Das Leben ist kein Ponyhof
Seit fast zehn Jahren verbindet Sarah Burrini in ihrem Comic-Strip „Das Leben ist kein Ponyhof“ Absurdes und Alltägliches. Inzwischen sind drei Sammelbände als Bücher veröffentlicht worden – und jeden Montag gibt es online Nachschub. Ereignisse aus ihrem eigenen Leben und Betrachtungen aktueller politischer und sozialer Ereignisse kombiniert Burrini höchst unterhaltsam mit fantastischen Elementen wie den sprechenden Tierfiguren, die mit dem gezeichneten Alter Ego der Autorin in einer Wohngemeinschaft leben. In den vergangenen Jahren sind zunehmend auch kritische Kommentare zu aktuellen gesellschaftlichen Diskursen wie dem wachsenden Rechtspopulismus, Fake-News-Vorwürfen oder Sexismus hinzugekommen.

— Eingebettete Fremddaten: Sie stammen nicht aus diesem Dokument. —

Source: an optimization exercise on an open RTL-to-GDS flow (aim: small area, a short achievable clock period and few clock cycles per item). Production flows keep margins and buffers that such runs may drop.

## main
Design ml_demodulator, start of the top module:
module ml_demodulator(
    i_clk,
    i_reset,
    i_trig,
    i_y_hat,
    i_r,
    i_rd_rdy,
    o_rd_vld,
    o_llr,
    o_hard_bit
);
input i_clk;
input i_reset;
input i_trig;
input [159:0] i_y_hat;
input [319:0] i_r;
input i_rd_rdy;
output o_rd_vld;
output [7:0] o_llr;
output o_hard_bit;
function [11:0] abs1;             
    input [11:0] x;
    abs1 = x[11] ? ~x : x;
endfunction
function [11:0] sx10;             
    input [9:0] x;
    sx10 = {{2{x[9]}}, x};
endfunction
function [9:0] rsx;
    input [9:0] r, i;
    input s, t;
    rsx = (r ^ {10{s}}) + (i ^ {10{t}});
endfunction
function [11:0] wmin;
    input [11:0] x;
    input [9:0]  a;
    reg   [11:0] w;
    begin
        w = abs1(x) + {3'b111, ~(a[8:0] ^ {9{a[9]}})} + {11'd0, ~x[11]};
        wmin = abs1(w);
    end
endfunction
function warg;
    input [11:0] x;
    input [9:0]  a;
    warg = a[9] ? (~x[11] | (&x)) : x[11];
endfunction
wire [39:0] r34, r24, r14, r23, r13, r12;
wire [19:0] r44, r33, r22, r11;
assign {r44, r34, r24, r14, r33, r23, r13, r22, r12, r11} = i_r;
wire [39:0] y4 = i_y_hat[159:120], y3 = i_y_hat[119:80], y2 = i_y_hat[79:40], y1 = i_y_hat[39:0];
reg [5:0] y4r, y4i, y3r, y3i, y2r, y2i, y1r, y1i;
reg [9:0] q44, q33, q22, q11;
reg [9:0] q34r, q34i, q24r, q24i, q14r, q14i, q23r, q13r, q13i, q12r, q12i;
reg [7:0] q23i;
always @(posedge i_clk) begin
    if (i_trig) begin
        y4r <= y4[18:13]; y4i <= y4[38:33];
        y3r <= y3[18:13]; y3i <= y3[38:33];
        y2r <= y2[18:13]; y2i <= y2[38:33];
        y1r <= y1[18:13]; y1i <= y1[38:33];
        q44 <= r44[19:10]; q33 <= r33[19:10]; q22 <= r22[19:10]; q11 <= r11[19:10];
        q34r <= r34[19:10]; q34i <= r34[39:30];
        q24r <= r24[19:10]; q24i <= r24[39:30];
        q14r <= r14[19:10]; q14i <= r14[39:30];
        q23r <= r23[19:10]; q23i <= r23[39:32];
        q13r <= r13[19:10]; q13i <= r13[39:30];
  ...
export LEC_CHECK = 0
export CAP_MARGIN = 20
export CORE_MARGIN = 2
export CORE_UTILIZATION = 40
export PLACE_DENSITY = 0.6
export SLEW_MARGIN = 20
create_clock -name core_clock -period 11.0 [get_ports {i_clk}]
run.sh (not shown) runs the stock make flow with config.mk's settings and CLKGATE_MAP_FILE= SYNTH_SCRIPT=/design/flow/synth_recipe.tcl, a recipe that flattens the netlist after the stock synthesis.
Inputs modified between main and the feature branch:
-- flow/design.v --
<<< main, line 120
wire [11:0] x3r = y12(y3r) - sx10(rs34r) - sx10(q33 ^ {10{m[0]}});
wire [11:0] x3i = y12(y3i) - sx10(rs34i) - sx10(q33 ^ {10{m[1]}});
wire [12:0] l4 = abs1(a4r) + abs1(a4i);
wire [9:0]  rs24r = rsx(q24r, q24i, j4[0], ~j4[1]);
wire [9:0]  rs24i = rsx(q24r, q24i, j4[1],  j4[0]);
>>> the feature branch, line 120
wire [11:0] x3r = y12(y3r) - sx10(rs34r) - sx10(q33 ^ {10{m[0]}});
wire [11:0] x3i = y12(y3i) - sx10(rs34i) - sx10(q33 ^ {10{m[1]}});
wire [12:0] lA = abs1(a4r) + abs1(a4i) + abs1(x3r) + abs1(x3i);
wire [9:0]  rs24r = rsx(q24r, q24i, j4[0], ~j4[1]);
wire [9:0]  rs24i = rsx(q24r, q24i, j4[1],  j4[0]);
<<< main, line 137
wire [11:0] x1br = y12(y1r) - sx10(rs14r) - sx10(rs13r);
wire [11:0] x1bi = y12(y1i) - sx10(rs14i) - sx10(rs13i);
reg [11:0] x2rB, x2iB, x1brB, x1biB, x3rB, x3iB;
reg [12:0] lB;
always @(posedge i_clk) begin
    x2rB <= x2r; x2iB <= x2i; x1brB <= x1br; x1biB <= x1bi;
    x3rB <= x3r; x3iB <= x3i;
    lB <= l4;
    idxB <= idx;
end
wire        p2r = warg(x2rB, q22);
wire        p2i = warg(x2iB, q22);
wire [12:0] lBn = lB + abs1(x3rB) + abs1(x3iB) + wmin(x2rB, q22) + wmin(x2iB, q22);
wire [9:0]  rs12r = rsx(q12r, q12i, p2r, ~p2i);
wire [9:0]  rs12i = rsx(q12r, q12i, p2i,  p2r);
>>> the feature branch, line 137
wire [11:0] x1br = y12(y1r) - sx10(rs14r) - sx10(rs13r);
wire [11:0] x1bi = y12(y1i) - sx10(rs14i) - sx10(rs13i);
reg [11:0] x2rB, x2iB, x1brB, x1biB;
reg [12:0] lB;
always @(posedge i_clk) begin
    x2rB <= x2r; x2iB <= x2i; x1brB <= x1br; x1biB <= x1bi;
    lB <= lA;
    idxB <= idx;
end
wire        p2r = warg(x2rB, q22);
wire        p2i = warg(x2iB, q22);
wire [12:0] lBn = lB + wmin(x2rB, q22) + wmin(x2iB, q22);
wire [9:0]  rs12r = rsx(q12r, q12i, p2r, ~p2i);
wire [9:0]  rs12i = rsx(q12r, q12i, p2i,  p2r);
<<< main, line 177
reg [2:0]  ptr;
wire take = vD & ((idxD == 4'd0) | (tD < best));
wire last = vD & (idxD == 4'd15);
wire rd   = i_rd_rdy & (have | last);
always @(posedge i_clk) begin
    if (take) begin
>>> the feature branch, line 176
reg [2:0]  ptr;
wire take = vD & ((idxD == 4'd0) | (tD < best));
wire rd   = i_rd_rdy & have;
always @(posedge i_clk) begin
    if (take) begin
<<< main, line 190
        ptr  <= 3'd0;
    end else begin
        if (last) begin
            have <= 1'b1;
            ptr  <= {2'b00, i_rd_rdy};
        end else if (rd) begin
            ptr <= ptr + 3'd1;
>>> the feature branch, line 188
        ptr  <= 3'd0;
    end else begin
        if (vD & (idxD == 4'd15)) begin
            have <= 1'b1;
            ptr  <= 3'd0;
        end else if (rd) begin
            ptr <= ptr + 3'd1;
<<< main, line 200
end
assign o_rd_vld   = rd;
assign o_hard_bit = last ? (take ? p1D[0] : res[0]) : res[ptr];
assign o_llr      = {o_hard_bit, 6'b000000, 1'b1};
endmodule
>>> the feature branch, line 198
end
assign o_rd_vld   = rd;
assign o_hard_bit = res[ptr];
assign o_llr      = {o_hard_bit, 6'b000000, 1'b1};
endmodule
==> run summary <==
- Changes observed in the feature branch relative to main: worst hold slack closely matched the old numbers, count of sequential standard cells fell 5.6%, number of nets in the final layout -about 1.7%, via count of the routed design lower.
- Of main and the feature branch, the run reporting the higher total of fill cells in the finished design was main.
- Comparing main against the feature branch, there is no change at all in aggregate negative setup slack.
Function was not checked in any run of this note: the RTL went through the layout flow alone.

==> what the ideal ports hide <==
The results above use ideal ports. As a check the final layouts listed here were re-extracted and re-timed, cells and wires unchanged. Step 1: set_driving_cell puts a clkbuf_16 on i_clk and a buf_2 on each other input, an assumption about the parent block. Step 2 adds t to the input delays and takes it off the output delays; t is the mean of the earliest and latest rising clock arrival at the registers after step 1. Input paths then give back, and output paths get back, about the clock's delay inside the block. a / b / c = ideal ports / drivers / drivers and shift; a / b = the first two.
run	shift t [ns]	setup WS [ns]	worst setup path after step 2	latest minus earliest clock arrival (ns)	worst data-port slew with drivers (ns)
main	0.629	4.878 / 4.878 / 4.878	register to register	0.030 / 0.031	0.08
the feature branch	0.636	2.968 / 2.968 / 2.968	register to register	0.020 / 0.020	0.12
After both steps every run listed still meets setup and hold.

Neben humorvollen und mit kulturellen Anspielungen gespickten Dialogen der Hauptfigur über den Alltag als freiberufliche Zeichnerin oder das Älterwerden, ihre Ateliergemeinschaft oder Burrinis Leidenschaft für Nutella gibt es immer wieder längere Erzählstränge, in denen der Alltagsbezug aufgehoben wird und die Handlung in einem komplett fiktiven Kontext fortgesetzt wird. Zwischendurch tritt die Erzählerin dann immer wieder aus der Comic-Rahmenhandlung heraus und erinnert den Leser daran, dass es auch noch eine Realität jenseits des Comics gibt.

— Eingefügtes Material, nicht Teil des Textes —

This is an optimization exercise on Yosys and OpenROAD, whose aim is small area, not a production implementation. The RTL was checked by simulation tests, not by an equivalence proof against the original design. Power figures rest on the tool's default switching activity, not on a simulated workload.

Setup of alpha:
Design dualcore, start of the top module:
module dualcore(
    input clk,
    input reset,
    input  [24-1:0]  ins_code1_proc1,
    input  [24-1:0]  ins_code2_proc2,
    output [8-1:0]   pc_proc1_code1,
    output [8-1:0]   pc_proc2_code2,
    output [16-1:0] dataOut1,
    output [16-1:0] dataOut2
);
For scale: roughly 2200 cells after synthesis, roughly 860 flip-flops, about 28000 sq um of cells after synthesis.
export LEC_CHECK = 0
export CAP_MARGIN = 0
export CORE_MARGIN = 2
export CORE_UTILIZATION = 65
export CTS_BUF_LIST = sky130_fd_sc_hd__clkbuf_8 sky130_fd_sc_hd__clkbuf_16
export CTS_CLUSTER_DIAMETER = 60
export CTS_CLUSTER_SIZE = 25
export SLEW_MARGIN = 0
create_clock -name core_clock -period 10.0 [get_ports {clk}]
standard.sh (not shown) runs the stock make flow with config.mk's settings and CLKGATE_MAP_FILE= SYNTH_SCRIPT=/design/flow/synth_recipe.tcl, a recipe that flattens the netlist after the stock synthesis.
==> flow/flow/run.sh <==
#!/bin/bash
# Own layout flow: the standard ORFS flow (standard.sh), with two changes:
#  - synthesis maps logic with an area-oriented ABC script (abc_area.script
#    here) instead of ORFS's delay-driven one; everything else in synthesis,
#    including flip-flop mapping, is the standard synthesis script
#    (synth_recipe.tcl), which synth.tcl here sources;
#  - the input and output port buffers are the smallest buffer cell.
# Each tool's output is in the ORFS logs under orfs/logs; make's own output
# goes to make.log in this folder.
set -euo pipefail
WORK=$(pwd)
export OWN_ABC_SCRIPT="$WORK/flow/abc_area.script"
export FLOW_SYNTH_TCL="$WORK/synth_recipe.tcl"
sed -e "s#SYNTH_SCRIPT=[^ ]*#SYNTH_SCRIPT=$WORK/flow/synth.tcl#" standard.sh > standard_own.sh
bash standard_own.sh "BUFFER_PORTS_ARGS=-buffer_cell sky130_fd_sc_hd__buf_1" finish > make.log 2>&1
==> flow/flow/abc_area.script <==
strash
ifraig
scorr
dc2
strash
&get -n
&dch -f
&nf -R 1000
&put
topo
==> flow/flow/synth.tcl <==
# The standard synthesis (synth_recipe.tcl), with ABC run on our own
# script: the -script argument that ORFS passes to abc is replaced.
proc abc {args} {
  set i [lsearch -exact $args -script]
  if { $i >= 0 } {
    lset args [expr { $i + 1 }] $::env(OWN_ABC_SCRIPT)
  }
  yosys abc {*}$args
}
source $::env(FLOW_SYNTH_TCL)
diff inputs: alpha => beta
# alpha
export LEC_CHECK = 0
export CAP_MARGIN = 0
export CORE_MARGIN = 2
export CORE_UTILIZATION = 65
export CTS_BUF_LIST = sky130_fd_sc_hd__clkbuf_8 sky130_fd_sc_hd__clkbuf_16
export CTS_CLUSTER_DIAMETER = 60
export CTS_CLUSTER_SIZE = 25
export SLEW_MARGIN = 0
create_clock -name core_clock -period 10.0 [get_ports {clk}]
# beta
export LEC_CHECK = 0
export CAP_MARGIN = 0
export CORE_MARGIN = 2
export CORE_UTILIZATION = 65
export SLEW_MARGIN = 0
create_clock -name core_clock -period 10.0 [get_ports {clk}]
==> flow/flow/run.sh <==
#!/bin/bash
# Own layout flow: the standard ORFS flow (standard.sh), with these
# changes:
#  - synthesis maps logic with an area-oriented ABC script (abc_area.script
#    here, which runs ABC's &deepsyn for five minutes) instead of ORFS's
#    delay-driven one; everything else in synthesis, including flip-flop
#    mapping, is the standard synthesis script (synth_recipe.tcl), which
#    synth.tcl here sources, except that adders are left to ABC instead of
#    being mapped to the platform's adder cells (ADDER_MAP_FILE empty);
#  - the input and output port buffers are the smallest buffer cell;
#  - clock tree synthesis uses clkbuf_8 sink buffers (clkbuf_16 at the root),
#    clusters of up to 18 sinks within 45 um, and no dummy loads.
# Each tool's output is in the ORFS logs under orfs/logs; make's own output
# goes to make.log in this folder.
set -euo pipefail
WORK=$(pwd)
export OWN_ABC_SCRIPT="$WORK/flow/abc_area.script"
export FLOW_SYNTH_TCL="$WORK/synth_recipe.tcl"
sed -e "s#SYNTH_SCRIPT=[^ ]*#SYNTH_SCRIPT=$WORK/flow/synth.tcl#" standard.sh > standard_own.sh
bash standard_own.sh "BUFFER_PORTS_ARGS=-buffer_cell sky130_fd_sc_hd__buf_1" \
  "ADDER_MAP_FILE=" \
  "CTS_ARGS=-sink_clustering_enable -repair_clock_nets -buf_list sky130_fd_sc_hd__clkbuf_8 -root_buf sky130_fd_sc_hd__clkbuf_16 -sink_clustering_size 18 -sink_clustering_max_diameter 45 -dont_use_dummy_load" \
  finish > make.log 2>&1
-- flow/flow/abc_area.script --
<<< alpha, line 7
>>> beta, line 7
&deepsyn -T 300
Results
- In beta, the total number of H-tree levels came out 1 above the value in alpha.
- Where worst setup slack is concerned, alpha is better than beta.
- Compared with alpha, beta is more frugal on power.
- In beta, the wire length came out 240 um below the value in alpha.
- Taking alpha as the reference, in beta power of the sequential group now larger, logic depth of the worst setup path including buffers now sits lower.
- Summary — multi-input logic portion of the cell area, beta relative to alpha: lower, by 2.4 points.
- For worst hold slack, alpha and beta come out practically identical.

Und hin und wieder wird aus der Comic-Sarah-Burrini das mit übermenschlichen Kräften ausgestattete Nerd Girl – deren Geheimwaffen sind ein rasiermesserscharfer Umhang aus alten Comicseiten, eine von zahllosen Computerspielen gestählte Fingerfertigkeit und ein Kampfschrei, der aus einer Flut an unnötigem Wissen aus der Popkultur besteht. Mit dieser Figur persifliert Burrini die schlichte, von einfachen Lösungen geprägte Welt vieler Superhelden-Comics ebenso wie deren überholte Geschlechterrollen.

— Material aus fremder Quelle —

Context: an optimization exercise on an open-source flow, tuned for small area, a short achievable clock period and few clock cycles. The choices shown serve that exercise and are no tape-out recipe.
In this exercise RTL edits were held to simulation tests only and were not proved equivalent to the original.
Power figures rest on the tool's default switching activity, not on a simulated workload.

## v16
==> flow/design.v <==
module MPQ(
    input clk,
    input rst,
    input data_valid,
    input [7:0] data,
    input cmd_valid,
    input [2:0] cmd,
    input [7:0] index,
    input [7:0] value,
    output reg busy,
    output reg RAM_valid,
    output [7:0] RAM_A,
    output reg [7:0] RAM_D,
    output reg done
);
    function gt8;
        input [7:0] a, b;
        reg [7:0] g, ge;
        reg [3:0] g2, ge2;
        reg [1:0] g4, ge4;
        integer k;
        begin
            g  = a & ~b;
            ge = a | ~b;
            for (k = 0; k < 4; k = k + 1) begin
                g2[k]  = g[2*k+1] | (ge[2*k+1] & g[2*k]);
                ge2[k] = g[2*k+1] | (ge[2*k+1] & ge[2*k]);
            end
            for (k = 0; k < 2; k = k + 1) begin
                g4[k]  = g2[2*k+1] | (ge2[2*k+1] & g2[2*k]);
                ge4[k] = g2[2*k+1] | (ge2[2*k+1] & ge2[2*k]);
            end
            gt8 = g4[1] | (ge4[1] & g4[0]);
        end
    endfunction
    function [1:0] cmp8;
        input [7:0] a, b;
        reg [7:0] g, ge;
        reg [3:0] g2, ge2;
        reg [1:0] g4, ge4;
        integer k;
        begin
            g  = a & ~b;
            ge = a | ~b;
            for (k = 0; k < 4; k = k + 1) begin
                g2[k]  = g[2*k+1] | (ge[2*k+1] & g[2*k]);
                ge2[k] = g[2*k+1] | (ge[2*k+1] & ge[2*k]);
            end
            for (k = 0; k < 2; k = k + 1) begin
                g4[k]  = g2[2*k+1] | (ge2[2*k+1] & g2[2*k]);
                ge4[k] = g2[2*k+1] | (ge2[2*k+1] & ge2[2*k]);
            end
            cmp8 = {g4[1] | (ge4[1] & g4[0]), g4[1] | (ge4[1] & ge4[0])};
        end
    endfunction
    reg [7:0] A [1:15];
    reg [3:0] size;
    reg       started;
    reg       m_upd;    
    reg       m_sup;    
    reg       m_ins;    
    reg       m_ext;    
    reg       m_stA;    
    reg [1:0] bph;      
    reg       m_hp;     
    reg       m_sdn;    
    reg [3:0]  pos;     
    reg [7:0]  vv;      
    reg [3:0]  sz;
    wire [7:0] a1n;      
    reg [15:0] p;       
    integer j;
    wire accept = cmd_valid & ~busy & started & ~data_valid;
    reg [3:0] size_n;
    always @(*) begin
        if (data_valid | m_ins)
            size_n = size + 4'd1;
        else if (m_ext)
            size_n = size - 4'd1;
        else
            size_n = size;
    end
    reg  [3:0] wa;
    wire [4:0] wa2 = {1'b0, wa} + 5'd2;
    wire wr_acc  = accept & (cmd == 3'd4);
    wire wr_cont = RAM_valid & (wa2 <= {1'b0, size});
    always @(posedge clk or posedge rst) begin
        if (rst) begin
            size <= 4'd0;
            started <= 1'b0;
            m_upd <= 1'b0;
            m_sup <= 1'b0;
            m_ins <= 1'b0;
            m_ext <= 1'b0;
            m_stA <= 1'b0;
            bph <= 2'd0;
            m_hp <= 1'b0;
            m_sdn <= 1'b0;
            busy <= 1'b0;
            RAM_valid <= 1'b0;
            done <= 1'b0;
        end else begin
            size <= size_n;
            if (data_valid)
                started <= 1'b1;
            m_upd <= data_valid | (accept & ((cmd == 3'd2) | (cmd == 3'd3)));
            m_sup <= accept & ((cmd == 3'd2) | (cmd == 3'd3));
            m_ins <= accept & (cmd == 3'd3);
            m_ext <= accept & (cmd == 3'd1);
            m_stA <= accept & (cmd == 3'd0);
            bph <= m_stA ? 2'd1 : (bph == 2'd1) ? 2'd2 : (bph == 2'd2) ? 2'd3 : 2'd0;
            m_hp <= m_stA | (bph == 2'd1) | (bph == 2'd2);
            m_sdn <= (accept & ((cmd == 3'd0) | (cmd == 3'd1))) | m_stA |
                     (bph == 2'd1) | (bph == 2'd2);
            busy <= (accept & (cmd == 3'd0)) | m_stA | (bph == 2'd1) |
                    (wr_acc & (size_n > 4'd1)) | (wr_cont & (wa2 != {1'b0, size}));
            RAM_valid <= (wr_acc & (size_n != 4'd0)) | wr_cont;
            done <= (wr_acc & (size_n <= 4'd1)) | (wr_cont & (wa2 == {1'b0, size}));
        end
    end
    always @(posedge clk) begin
        vv <= data_valid ? data : value;
        pos <= data_valid ? size_n : (cmd == 3'd3) ? size_n + 4'd1 : index[3:0];
        if (accept & ((cmd == 3'd2) | (cmd == 3'd3)))
            sz <= 4'd0;
        else
            sz <= (accept & (cmd == 3'd1)) ? size_n - 4'd1 : size_n;
        wa <= wr_cont ? wa + 4'd1 : 4'd0;
        RAM_D <= wr_cont ? NV : a1n;
        if (wr_cont)
            p <= {p[14:0], 1'b0};
        else if (wr_acc)
            p <= 16'd1 << 2;
        else if (data_valid | (accept & ((cmd == 3'd2) | (cmd == 3'd3))))
            p <= 16'd1;
        else if (m_stA)
            p <= 16'd1 << 3;
        else if (bph == 2'd1)
            p <= 16'd1 << 2;
        else if (bph == 2'd2)
            p <= 16'd1 << 1;
        else
            p <= 16'd1 << size_n;
    end
    reg [7:0] NV;
    always @(*) begin
        NV = {8{p[0]}} & vv;
        for (j = 1; j <= 15; j = j + 1)
            NV = NV | ({8{p[j]}} & A[j]);
    end
    assign RAM_A = {4'd0, wa};
    reg        rs  [1:7];    
    reg        lv  [1:7];    
    reg [7:0]  mcv [1:7];    
    reg        root[1:7];
    reg        onc [1:15];   
    reg        go  [1:7];    
    reg [1:0]  cm  [1:7];    
    reg        fr  [1:7];    
    always @(*) begin
        fr[1] = m_sup & ((pos[3] & pos[2]) | (~pos[3] & pos[2] & pos[1]) | (~pos[3] & ~pos[2] & pos[1] & pos[0]));
        fr[2] = m_sup & ((pos[3:2] == 2'b10) & pos[1] | (pos[3:1] == 3'b010) & pos[0]);
        fr[3] = m_sup & ((pos[3:2] == 2'b11) & pos[1] | (pos[3:1] == 3'b011) & pos[0]);
        for (j = 4; j <= 7; j = j + 1)
            fr[j] = m_sup & (pos[3:1] == j) & pos[0];
        for (j = 1; j <= 7; j = j + 1) begin
            lv[j]  = (2*j <= sz);
            rs[j]  = ((2*j+1 <= sz) && gt8(A[2*j+1], A[2*j])) || fr[j];
            mcv[j] = rs[j] ? A[2*j+1] : A[2*j];
        end
        root[1] = m_ext | (m_hp & p[1]);
        root[2] = m_hp & p[2];
        root[3] = m_hp & p[3];
        for (j = 1; j <= 7; j = j + 1)
            cm[j] = cmp8(mcv[j], (j >= 4 && m_stA) ? A[j] : NV);
        onc[1]  = root[1];
        go[1]   = onc[1] & lv[1] & cm[1][1];
        onc[2]  = root[2] | (go[1] & ~rs[1]);
        go[2]   = onc[2] & lv[2] & cm[2][1];
        onc[3]  = root[3] | (go[1] & rs[1]);
        go[3]   = onc[3] & lv[3] & cm[3][1];
        for (j = 4; j <= 7; j = j + 1) begin
            root[j] = m_stA;
            onc[j]  = m_stA | (go[j/2] & (rs[j/2] == j[0]));
            go[j]   = onc[j] & lv[j] & cm[j][1];
        end
        for (j = 8; j <= 15; j = j + 1)
            onc[j] = go[j/2] & (rs[j/2] == j[0]);
    end
    reg        su [1:7];
    reg        m1, m2, m3;
    wire [3:0] a1 = {1'b0, pos[3:1]};
    wire [3:0] a2 = {2'b0, pos[3:2]};
    wire       a3 = pos[3];
    always @(*) begin
        su[1] = gt8(vv, A[1]);
        for (j = 2; j <= 7; j = j + 1)
            su[j] = ~cm[j/2][0];
        m1 = m_sup && (a1 != 4'd0) && su[a1];
        m2 = m1 && (a2 != 4'd0) && su[a2];
        m3 = m2 && a3 && su[1];
    end
    reg        en   [1:15];
    reg        upch [1:15];   
    reg        dnpa [1:15];   
    always @(*) begin
        for (j = 1; j <= 15; j = j + 1) begin
            upch[j] = (j <= 7) && m_sdn && onc[j] && go[j];
            dnpa[j] = (j > 1) && ((m_sup && ((pos == j && m1) || (a1 == j && m2) || (a2 == j && m3))) ||
                                  (j >= 8 && m_stA && onc[j]));
            en[j]   = (m_upd && (pos == j || (m1 && a1 == j) || (m2 && a2 == j) || (m3 && j == 1))) ||
                      (m_sdn && onc[j] && (j >= 8 || go[j] || !root[j] || (j == 1 && m_ext)));
        end
    end
    reg [7:0] an [1:15];      
    always @(*) begin
        for (j = 1; j <= 15; j = j + 1)
            an[j] = !en[j] ? A[j] : upch[j] ? mcv[j] : dnpa[j] ? A[j/2] : NV;
    end
    assign a1n = an[1];
    always @(posedge clk) begin
        for (j = 1; j <= 15; j = j + 1)
            A[j] <= an[j];
    end
endmodule
Settings: LEC_CHECK=0, ABC_AREA=1, CAP_MARGIN=20, CORE_MARGIN=2, CORE_UTILIZATION=35, SLEW_MARGIN=20; clock period 10.0 ns.
standard.sh (not shown) runs the stock make flow with config.mk's settings and CLKGATE_MAP_FILE= SYNTH_SCRIPT=/design/flow/synth_recipe.tcl, a recipe that flattens the netlist after the stock synthesis.
==> flow/flow/run.sh <==
#!/bin/bash
set -euo pipefail
bash standard.sh SETUP_SLACK_MARGIN=6 "BUFFER_PORTS_ARGS=-buffer_cell sky130_fd_sc_hd__buf_2" finish > make_finish.log 2>&1
v16 completed every stage of the flow, and the final layout passed the timing, design-rule and antenna checks.
Testbench counts of v16, summed over its fixed seeds: cycles 12,800.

Der besondere Charme der cartoonhaft gezeichneten und sich an klassischen Zeitungsstrips orientierenden Reihe ergibt sich aus dem Wechselspiel von jugendlich wirkender Fantasie und erwachsenem Reflexionsvermögen sowie aus der spielerischen Auseinandersetzung mit den Möglichkeiten des Comics. Sarah Burrini verfügt über ein tiefes Verständnis der Tradition der Kunstform, gepaart mit postmodernem Reflexionsvermögen, dazu kommt ein fundiertes handwerkliches Können. So zeigt sie ihren Leserinnen und Lesern Woche für Woche, dass der Comic-Strip auch mehr als 120 Jahre nach seiner Entstehung noch Geschichten zu erzählen hat, die es so nirgendwo anders gibt.